> Assignment:
All entries below are to be set down again, identical to the source.

Stored items from a collection
══════════

This is an optimization exercise on Yosys and OpenROAD, whose aim is a short achievable clock period and few clock cycles, not a production implementation.
Where RTL was checked, it was by simulation tests only, not by an equivalence proof against the original.

==> flow/design.v (excerpt) <==
module fill_rect_top #(
    parameter int ADDR_W     = 24,
    parameter int FIFO_DEPTH = 16
) (
    input  logic                clk,
    input  logic                rst_,
    input  logic                cmd_valid,
    input  logic [7:0]          cmd_data,
    output logic                cmd_ready,
    input  logic                cfg_wr,
    input  logic [1:0]          cfg_addr,
    input  logic [31:0]         cfg_wdata,
    output logic [31:0]         cfg_rdata,
    output logic                busy,
    output logic                pix_valid,
    input  logic                pix_ready,
    output logic [ADDR_W-1:0]   pix_addr,
    output fill_rect_pkg::rgb_t pix_rgb
);
    localparam int QW = ADDR_W + 16 + 16 + 3 + 12;
    logic [ADDR_W-1:0]     fb_base;
    fill_rect_pkg::coord_t stride;
    logic [17:0]           stride3;
    fill_rect_pkg::coord_t clip_w;
    fill_rect_pkg::coord_t clip_h;
    logic                  partial_next;
    logic                  accept_last;
    logic                  cmd_push;
    logic [ADDR_W-1:0]     push_addr;
    fill_rect_pkg::coord_t push_w, push_h;
    logic                  push_w1, push_h1, push_empty;
    fill_rect_pkg::rgb_t   push_rgb;
    logic                  q_pop;
  ...
==> module fill_rect_decode_engine, before the edit <==
module fill_rect_decode_engine #(
    parameter int ADDR_W = 24
) (
    input  logic                  clk,
    input  logic                  rst_,
    input  logic                  cmd_valid,
    input  logic [7:0]            cmd_data,
    input  logic                  cmd_ready,
    input  logic [ADDR_W-1:0]     fb_base,
    input  fill_rect_pkg::coord_t stride,
    input  logic [17:0]           stride3,
    input  fill_rect_pkg::coord_t clip_w,
    input  fill_rect_pkg::coord_t clip_h,
    output logic                  partial_next,
    output logic                  accept_last,
    output logic                  cmd_push,
    output logic [ADDR_W-1:0]     push_addr,
    output fill_rect_pkg::coord_t push_w,
    output fill_rect_pkg::coord_t push_h,
    output logic                  push_w1,
    output logic                  push_h1,
    output logic                  push_empty,
    output fill_rect_pkg::rgb_t   push_rgb
);
    logic [3:0]  bidx;
    logic        accept;
    logic [7:0]  xh, xl, yh, yl, wh, wl, hh, hl;
    logic [3:0]  rv, gv, bv;
    logic [15:0] x, y, w, h;
    logic [ADDR_W-1:0] bx_q;
    logic [ADDR_W-1:0] acc_q;
    logic [16:0]       dx_q, dy_q;
    logic [15:0]       visw_q, vish_q;
    logic        m_run;
    logic [7:0]  m_oh;
    logic        m_stall;
    logic [1:0]  m_dig;
    logic [17:0] pp_q;
    assign accept  = cmd_valid && cmd_ready;
    assign accept_last  = accept && (bidx == 4'd10);
    assign partial_next = accept ? (bidx != 4'd10) : (bidx != 4'd0);
    assign x = {xh, xl};
    assign y = {yh, yl};
    assign w = {wh, wl};
    assign h = {hh, hl};
    always_ff @(posedge clk or negedge rst_)
    begin
        if (!rst_)
        begin
            bidx     <= '0;
            cmd_push <= 1'b0;
            m_run    <= 1'b0;
            m_oh     <= '0;
        end
        else
        begin
            cmd_push <= accept_last;
            if (accept)
                bidx <= (bidx == 4'd10) ? 4'd0 : bidx + 4'd1;
            if (accept && bidx == 4'd2)
            begin
                m_run <= 1'b1;
                m_oh  <= 8'd1;
            end
            else if (m_run && !m_stall)
            begin
                m_oh <= {m_oh[6:0], 1'b0};
                if (m_oh[7])
                    m_run <= 1'b0;
            end
        end
    end
    always_ff @(posedge clk)
    begin
        if (accept)
        begin
            case (bidx)
                4'd0:  xh <= cmd_data;
                4'd1:  xl <= cmd_data;
                4'd2:  yh <= cmd_data;
                4'd3:  yl <= cmd_data;
                4'd4:  wh <= cmd_data;
                4'd5:  wl <= cmd_data;
                4'd6:  hh <= cmd_data;
                4'd7:  hl <= cmd_data;
                4'd8:  rv <= cmd_data[3:0];
                4'd9:  gv <= cmd_data[3:0];
                default: bv <= cmd_data[3:0];
            endcase
        end
    end
    function automatic logic [17:0] stride_mul(input logic [1:0] d,
                                               input fill_rect_pkg::coord_t s,
                                               input logic [17:0] s3);
        case (d)
            2'd0: stride_mul = '0;
            2'd1: stride_mul = {2'b0, s};
            2'd2: stride_mul = {1'b0, s, 1'b0};
            default: stride_mul = s3;
        endcase
    endfunction
    assign m_stall = m_oh[3] && (bidx == 4'd3);
    assign m_dig   = ({2{m_oh[0]}} & yh[5:4]) | ({2{m_oh[1]}} & yh[3:2]) |
                     ({2{m_oh[2]}} & yh[1:0]) | ({2{m_oh[3]}} & yl[7:6]) |
                     ({2{m_oh[4]}} & yl[5:4]) | ({2{m_oh[5]}} & yl[3:2]) |
                     ({2{m_oh[6]}} & yl[1:0]);
    always_ff @(posedge clk)
    begin
        if (accept && bidx == 4'd2)
        begin
            acc_q <= '0;
            pp_q  <= stride_mul(cmd_data[7:6], stride, stride3);
        end
        else if (m_run && !m_stall)
        begin
            acc_q <= {acc_q[ADDR_W-3:0], 2'b00} + ADDR_W'(pp_q);
            pp_q  <= stride_mul(m_dig, stride, stride3);
        end
    end
    always_ff @(posedge clk)
    begin
        bx_q   <= fb_base + ADDR_W'(x);
        dx_q   <= {1'b0, clip_w} - {1'b0, x};
        dy_q   <= {1'b0, clip_h} - {1'b0, y};
        if (dx_q[16] || dx_q[15:0] == 16'd0)
            visw_q <= '0;
        else
            visw_q <= (w < dx_q[15:0]) ? w : dx_q[15:0];
        if (dy_q[16] || dy_q[15:0] == 16'd0)
            vish_q <= '0;
        else
            vish_q <= (h < dy_q[15:0]) ? h : dy_q[15:0];
    end
    assign push_addr  = acc_q + bx_q;
    assign push_w     = visw_q;
    assign push_h     = vish_q;
    assign push_w1    = (visw_q == 16'd1);
    assign push_h1    = (vish_q == 16'd1);
    assign push_empty = (visw_q == 16'd0) || (vish_q == 16'd0);
    assign push_rgb   = {rv, gv, bv};
endmodule
Settings: LEC_CHECK=0, ABC_CLOCK_PERIOD_IN_PS=3000, CAP_MARGIN=20, CORE_MARGIN=2, CORE_UTILIZATION=40, SETUP_SLACK_MARGIN=3.2, SLEW_MARGIN=20; clock period 6.5 ns.
run.sh (not shown) runs the stock make flow with config.mk's settings and CLKGATE_MAP_FILE= SYNTH_SCRIPT=/design/flow/synth_recipe.tcl, a recipe that flattens the netlist after the stock synthesis.
Testbench counts at the start, summed over its fixed seeds: cycles 154,316.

══════════

> Task response:
This is an optimization exercise on Yosys and OpenROAD, whose aim is a short achievable clock period and few clock cycles, not a production implementation.
Where RTL was checked, it was by simulation tests only, not by an equivalence proof against the original.

==> flow/design.v (excerpt) <==
module fill_rect_top #(
    parameter int ADDR_W     = 24,
    parameter int FIFO_DEPTH = 16
) (
    input  logic                clk,
    input  logic                rst_,
    input  logic                cmd_valid,
    input  logic [7:0]          cmd_data,
    output logic                cmd_ready,
    input  logic                cfg_wr,
    input  logic [1:0]          cfg_addr,
    input  logic [31:0]         cfg_wdata,
    output logic [31:0]         cfg_rdata,
    output logic                busy,
    output logic                pix_valid,
    input  logic                pix_ready,
    output logic [ADDR_W-1:0]   pix_addr,
    output fill_rect_pkg::rgb_t pix_rgb
);
    localparam int QW = ADDR_W + 16 + 16 + 3 + 12;
    logic [ADDR_W-1:0]     fb_base;
    fill_rect_pkg::coord_t stride;
    logic [17:0]           stride3;
    fill_rect_pkg::coord_t clip_w;
    fill_rect_pkg::coord_t clip_h;
    logic                  partial_next;
    logic                  accept_last;
    logic                  cmd_push;
    logic [ADDR_W-1:0]     push_addr;
    fill_rect_pkg::coord_t push_w, push_h;
    logic                  push_w1, push_h1, push_empty;
    fill_rect_pkg::rgb_t   push_rgb;
    logic                  q_pop;
  ...
==> module fill_rect_decode_engine, before the edit <==
module fill_rect_decode_engine #(
    parameter int ADDR_W = 24
) (
    input  logic                  clk,
    input  logic                  rst_,
    input  logic                  cmd_valid,
    input  logic [7:0]            cmd_data,
    input  logic                  cmd_ready,
    input  logic [ADDR_W-1:0]     fb_base,
    input  fill_rect_pkg::coord_t stride,
    input  logic [17:0]           stride3,
    input  fill_rect_pkg::coord_t clip_w,
    input  fill_rect_pkg::coord_t clip_h,
    output logic                  partial_next,
    output logic                  accept_last,
    output logic                  cmd_push,
    output logic [ADDR_W-1:0]     push_addr,
    output fill_rect_pkg::coord_t push_w,
    output fill_rect_pkg::coord_t push_h,
    output logic                  push_w1,
    output logic                  push_h1,
    output logic                  push_empty,
    output fill_rect_pkg::rgb_t   push_rgb
);
    logic [3:0]  bidx;
    logic        accept;
    logic [7:0]  xh, xl, yh, yl, wh, wl, hh, hl;
    logic [3:0]  rv, gv, bv;
    logic [15:0] x, y, w, h;
    logic [ADDR_W-1:0] bx_q;
    logic [ADDR_W-1:0] acc_q;
    logic [16:0]       dx_q, dy_q;
    logic [15:0]       visw_q, vish_q;
    logic        m_run;
    logic [7:0]  m_oh;
    logic        m_stall;
    logic [1:0]  m_dig;
    logic [17:0] pp_q;
    assign accept  = cmd_valid && cmd_ready;
    assign accept_last  = accept && (bidx == 4'd10);
    assign partial_next = accept ? (bidx != 4'd10) : (bidx != 4'd0);
    assign x = {xh, xl};
    assign y = {yh, yl};
    assign w = {wh, wl};
    assign h = {hh, hl};
    always_ff @(posedge clk or negedge rst_)
    begin
        if (!rst_)
        begin
            bidx     <= '0;
            cmd_push <= 1'b0;
            m_run    <= 1'b0;
            m_oh     <= '0;
        end
        else
        begin
            cmd_push <= accept_last;
            if (accept)
                bidx <= (bidx == 4'd10) ? 4'd0 : bidx + 4'd1;
            if (accept && bidx == 4'd2)
            begin
                m_run <= 1'b1;
                m_oh  <= 8'd1;
            end
            else if (m_run && !m_stall)
            begin
                m_oh <= {m_oh[6:0], 1'b0};
                if (m_oh[7])
                    m_run <= 1'b0;
            end
        end
    end
    always_ff @(posedge clk)
    begin
        if (accept)
        begin
            case (bidx)
                4'd0:  xh <= cmd_data;
                4'd1:  xl <= cmd_data;
                4'd2:  yh <= cmd_data;
                4'd3:  yl <= cmd_data;
                4'd4:  wh <= cmd_data;
                4'd5:  wl <= cmd_data;
                4'd6:  hh <= cmd_data;
                4'd7:  hl <= cmd_data;
                4'd8:  rv <= cmd_data[3:0];
                4'd9:  gv <= cmd_data[3:0];
                default: bv <= cmd_data[3:0];
            endcase
        end
    end
    function automatic logic [17:0] stride_mul(input logic [1:0] d,
                                               input fill_rect_pkg::coord_t s,
                                               input logic [17:0] s3);
        case (d)
            2'd0: stride_mul = '0;
            2'd1: stride_mul = {2'b0, s};
            2'd2: stride_mul = {1'b0, s, 1'b0};
            default: stride_mul = s3;
        endcase
    endfunction
    assign m_stall = m_oh[3] && (bidx == 4'd3);
    assign m_dig   = ({2{m_oh[0]}} & yh[5:4]) | ({2{m_oh[1]}} & yh[3:2]) |
                     ({2{m_oh[2]}} & yh[1:0]) | ({2{m_oh[3]}} & yl[7:6]) |
                     ({2{m_oh[4]}} & yl[5:4]) | ({2{m_oh[5]}} & yl[3:2]) |
                     ({2{m_oh[6]}} & yl[1:0]);
    always_ff @(posedge clk)
    begin
        if (accept && bidx == 4'd2)
        begin
            acc_q <= '0;
            pp_q  <= stride_mul(cmd_data[7:6], stride, stride3);
        end
        else if (m_run && !m_stall)
        begin
            acc_q <= {acc_q[ADDR_W-3:0], 2'b00} + ADDR_W'(pp_q);
            pp_q  <= stride_mul(m_dig, stride, stride3);
        end
    end
    always_ff @(posedge clk)
    begin
        bx_q   <= fb_base + ADDR_W'(x);
        dx_q   <= {1'b0, clip_w} - {1'b0, x};
        dy_q   <= {1'b0, clip_h} - {1'b0, y};
        if (dx_q[16] || dx_q[15:0] == 16'd0)
            visw_q <= '0;
        else
            visw_q <= (w < dx_q[15:0]) ? w : dx_q[15:0];
        if (dy_q[16] || dy_q[15:0] == 16'd0)
            vish_q <= '0;
        else
            vish_q <= (h < dy_q[15:0]) ? h : dy_q[15:0];
    end
    assign push_addr  = acc_q + bx_q;
    assign push_w     = visw_q;
    assign push_h     = vish_q;
    assign push_w1    = (visw_q == 16'd1);
    assign push_h1    = (vish_q == 16'd1);
    assign push_empty = (visw_q == 16'd0) || (vish_q == 16'd0);
    assign push_rgb   = {rv, gv, bv};
endmodule
Settings: LEC_CHECK=0, ABC_CLOCK_PERIOD_IN_PS=3000, CAP_MARGIN=20, CORE_MARGIN=2, CORE_UTILIZATION=40, SETUP_SLACK_MARGIN=3.2, SLEW_MARGIN=20; clock period 6.5 ns.
run.sh (not shown) runs the stock make flow with config.mk's settings and CLKGATE_MAP_FILE= SYNTH_SCRIPT=/design/flow/synth_recipe.tcl, a recipe that flattens the netlist after the stock synthesis.
Testbench counts at the start, summed over its fixed seeds: cycles 154,316.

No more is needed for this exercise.